齐拂己起身,先将佛经还到书架上,而后才出门。
他去找母亲汉阳公主,经过一排翠绿芭蕉,时闻蝉鸣。
仆妇们瞧见,抢着挑起遮阳帘,冲里头笑:“殿下,世子来了。”
汉阳公主胆战心惊——儿子才刚问完安,忽又折返,不会是改变主意,即刻离家落发吧?
“你怎么来了?”她颤声问。
“母亲。”齐拂己抬手轻摆,屏退仆妇。待堂中仅剩母子两个,帘落门关,他才委婉道出齐宽所作之恶,又说自己得李凝提醒,留了个心眼,恰好逮着。
公主沉吟半晌,方才呢喃:“竟出这事。”
她面色沉稳,旁人读不出心中所想:“我儿,所言可真是亲眼所见?”
齐拂己面朝公主,不苟言笑:““绝无虚言,人赃已俱移交大理寺。
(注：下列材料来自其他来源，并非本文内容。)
File: src/rtl/ro_pkg.sv
// Shared types and helpers for the ring-oscillator sampling engine.
package ro_pkg;

   typedef enum logic [2:0] {
      IDLE,
      CLEAR,
      COLLECT,
      SETTLE,
      LATCH,
      DONE
   } state_t;

   typedef enum logic {
      ONE_SHOT,
      CONTINUOUS
   } mode_t;

   // Width needed to add n_banks counts of cnt_width bits without overflow.
   function automatic int unsigned full_sum_width(int unsigned cnt_width, int unsigned n_banks);
      return cnt_width + $clog2(n_banks);
   endfunction

endpackage

File: src/rtl/ro_masked_sum.sv
// Combinational masked sum of all RO bank counts, saturated to SUM_WIDTH bits.
module ro_masked_sum
   import ro_pkg::*;
#(
   parameter int unsigned N_BANKS   = 4,
   parameter int unsigned CNT_WIDTH = 14,
   parameter int unsigned SUM_WIDTH = 16
) (
   input  logic [N_BANKS*CNT_WIDTH-1:0] roc_cnt,
   input  logic [N_BANKS-1:0]           mask,
   output logic [SUM_WIDTH-1:0]         sum,
   output logic                         sat
);

   localparam int unsigned FullW = full_sum_width(CNT_WIDTH, N_BANKS);

   logic [FullW-1:0] full;

   always_comb begin
      full = '0;
      for (int i = 0; i < N_BANKS; i++) begin
         if (mask[i]) begin
            full = full + FullW'(roc_cnt[i*CNT_WIDTH +: CNT_WIDTH]);
         end
      end
   end

   if (FullW > SUM_WIDTH) begin : g_sat
      assign sat = |full[FullW-1:SUM_WIDTH];
      assign sum = sat ? '1 : full[SUM_WIDTH-1:0];
   end else begin : g_nosat
      assign sat = 1'b0;
      assign sum = SUM_WIDTH'(full);
   end

endmodule

File: src/rtl/ro_sample_engine.sv
// Ring-oscillator sampling engine: timed clear/collect/settle/latch windows feeding a
// single-entry valid/ready result slot with drop counting under backpressure.
module ro_sample_engine
   import ro_pkg::*;
#(
   parameter int unsigned N_BANKS          = 4,
   parameter int unsigned CNT_WIDTH        = 14,
   parameter int unsigned SUM_WIDTH        = 16,
   parameter int unsigned NUM_SAMPLE_WIDTH = 16,
   parameter int unsigned COLLECT_WIDTH    = 10,
   parameter int unsigned SETTLE_CYCLES    = 2,
   parameter int unsigned DROP_WIDTH       = 16
) (
   input  logic                          clk,
   input  logic                          rst,
   input  logic                          go,
   input  logic                          stop,
   input  logic                          cfg_continuous,
   input  logic [N_BANKS-1:0]            cfg_bank_mask,
   input  logic [NUM_SAMPLE_WIDTH-1:0]   cfg_num_samples,
   input  logic [COLLECT_WIDTH-1:0]      cfg_collect_cycles,
   output logic                          roc_rst,
   output logic [N_BANKS-1:0]            roc_en,
   input  logic [N_BANKS*CNT_WIDTH-1:0]  roc_cnt,
   output logic                          out_valid,
   input  logic                          out_ready,
   output logic [SUM_WIDTH-1:0]          out_data,
   output logic [NUM_SAMPLE_WIDTH-1:0]   out_index,
   output logic                          out_sat,
   output logic                          busy,
   output logic                          done,
   output logic [DROP_WIDTH-1:0]         drop_count
);

   localparam int unsigned SW = (SETTLE_CYCLES > 1) ? $clog2(SETTLE_CYCLES) : 1;
   localparam logic [SW-1:0] SettleLoad = (SETTLE_CYCLES > 0) ? SW'(SETTLE_CYCLES - 1) : '0;
   localparam state_t AfterCollect = (SETTLE_CYCLES == 0) ? LATCH : SETTLE;

   state_t                      state_q;
   mode_t                       mode_q;
   logic [N_BANKS-1:0]          mask_q;
   logic [NUM_SAMPLE_WIDTH-1:0] num_q;
   logic [COLLECT_WIDTH-1:0]    coll_q;
   logic [COLLECT_WIDTH-1:0]    win_cnt_q;
   logic [SW-1:0]               settle_cnt_q;
   logic [NUM_SAMPLE_WIDTH-1:0] idx_q;
   logic [NUM_SAMPLE_WIDTH-1:0] idx_inc;
   logic [N_BANKS-1:0]          roc_en_q;
   logic [SUM_WIDTH-1:0]        lat_data_q;
   logic                        lat_sat_q;
   logic [NUM_SAMPLE_WIDTH-1:0] lat_idx_q;
   logic                        pend_q;
   logic                        out_valid_q;
   logic [SUM_WIDTH-1:0]        out_data_q;
   logic [NUM_SAMPLE_WIDTH-1:0] out_index_q;
   logic                        out_sat_q;
   logic [DROP_WIDTH-1:0]       drop_q;
   logic [SUM_WIDTH-1:0]        sum;
   logic                        sat;
   logic                        start;

   ro_masked_sum #(
      .N_BANKS   (N_BANKS),
      .CNT_WIDTH (CNT_WIDTH),
      .SUM_WIDTH (SUM_WIDTH)
   ) u_sum (
      .roc_cnt (roc_cnt),
      .mask    (mask_q),
      .sum     (sum),
      .sat     (sat)
   );

   assign idx_inc = idx_q + 1'b1;
   assign start   = (state_q == IDLE) && go;

   // COLLECT lasts collect+1 cycles: the first loads roc_en, so the enable is high for
   // exactly collect cycles and drops on the first SETTLE cycle.
   always_ff @(posedge clk or posedge rst) begin
      if (rst) begin
         state_q      <= IDLE;
         mode_q       <= ONE_SHOT;
         mask_q       <= '0;
         num_q        <= '0;
         coll_q       <= '0;
         win_cnt_q    <= '0;
         settle_cnt_q <= '0;
         idx_q        <= '0;
         roc_en_q     <= '0;
         lat_data_q   <= '0;
         lat_sat_q    <= 1'b0;
         lat_idx_q    <= '0;
         pend_q       <= 1'b0;
      end else begin
         roc_en_q <= '0;
         pend_q   <= 1'b0;
         unique case (state_q)
            IDLE: begin
               if (go) begin
                  mode_q <= cfg_continuous ? CONTINUOUS : ONE_SHOT;
                  mask_q <= cfg_bank_mask;
                  num_q  <= cfg_num_samples;
                  coll_q <= cfg_collect_cycles;
                  idx_q  <= '0;
                  if (!cfg_continuous && (cfg_num_samples == '0)) state_q <= DONE;
                  else                                             state_q <= CLEAR;
               end
            end
            CLEAR: begin
               win_cnt_q <= (coll_q == '0) ? COLLECT_WIDTH'(1) : coll_q;
               state_q   <= stop ? DONE : COLLECT;
            end
            COLLECT: begin
               if (stop) begin
                  state_q <= DONE;
               end else if (win_cnt_q != '0) begin
                  roc_en_q  <= mask_q;
                  win_cnt_q <= win_cnt_q - 1'b1;
               end else begin
                  settle_cnt_q <= SettleLoad;
                  state_q      <= AfterCollect;
               end
            end
            SETTLE: begin
               if (stop)                     state_q <= DONE;
               else if (settle_cnt_q == '0)  state_q <= LATCH;
               else                          settle_cnt_q <= settle_cnt_q - 1'b1;
            end
            LATCH: begin
               lat_data_q <= sum;
               lat_sat_q  <= sat;
               lat_idx_q  <= idx_q;
               pend_q     <= 1'b1;
               idx_q      <= idx_inc;
               if (stop || ((mode_q == ONE_SHOT) && (idx_inc == num_q))) state_q <= DONE;
               else                                                       state_q <= CLEAR;
            end
            DONE: begin
               if (!go) state_q <= IDLE;
            end
            default: state_q <= IDLE;
         endcase
      end
   end

   // Single-entry result slot; a new sample never waits, it is dropped instead.
   always_ff @(posedge clk or posedge rst) begin
      if (rst) begin
         out_valid_q <= 1'b0;
         out_data_q  <= '0;
         out_index_q <= '0;
         out_sat_q   <= 1'b0;
         drop_q      <= '0;
      end else if (start) begin
         drop_q <= '0;
         if (out_ready) out_valid_q <= 1'b0;
      end else if (pend_q) begin
         if (!out_valid_q || out_ready) begin
            out_valid_q <= 1'b1;
            out_data_q  <= lat_data_q;
            out_index_q <= lat_idx_q;
            out_sat_q   <= lat_sat_q;
         end else if (drop_q != '1) begin
            drop_q <= drop_q + 1'b1;
         end
      end else if (out_ready) begin
         out_valid_q <= 1'b0;
      end
   end

   assign roc_rst    = (state_q == IDLE) || (state_q == CLEAR) || (state_q == DONE);
   assign roc_en     = roc_en_q;
   assign busy       = (state_q == CLEAR) || (state_q == COLLECT) || (state_q == SETTLE) ||
                       (state_q == LATCH);
   assign done       = (state_q == DONE);
   assign out_valid  = out_valid_q;
   assign out_data   = out_data_q;
   assign out_index  = out_index_q;
   assign out_sat    = out_sat_q;
   assign drop_count = drop_q;

endmodule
”
公主面上这才浮现数分怒脑憎恶,龙生龙,鼠生鼠,齐岚的庶子比他还不堪,侮辱门楣!
齐拂己轻叹:“那位云姑娘,难在二叔那待下去了。”
从此往后,二房如鲠在喉,势必视她为眼中钉,而她则如处荆棘,如坐针毡。
齐拂己脑中不自禁幻想云窈担忧二房报复,战战兢兢的模样,又浮想她再次因为齐宽的恶行半夜惊醒,后怕、屈辱,挥之不去,两泪阑干。
他的心竟然有点扯着疼。
“孩儿想劳烦母亲出面,将她接来我们这边。”
公主眼皮一跳,上下打量儿子。
齐拂己迅速垂敛眼皮,再抬眸只余慈悲:“佛说念善为本,救苦救难,助人脱离苦海是现世大事。”他顿了顿,“且我答应了季平,要确保他的证人周全。”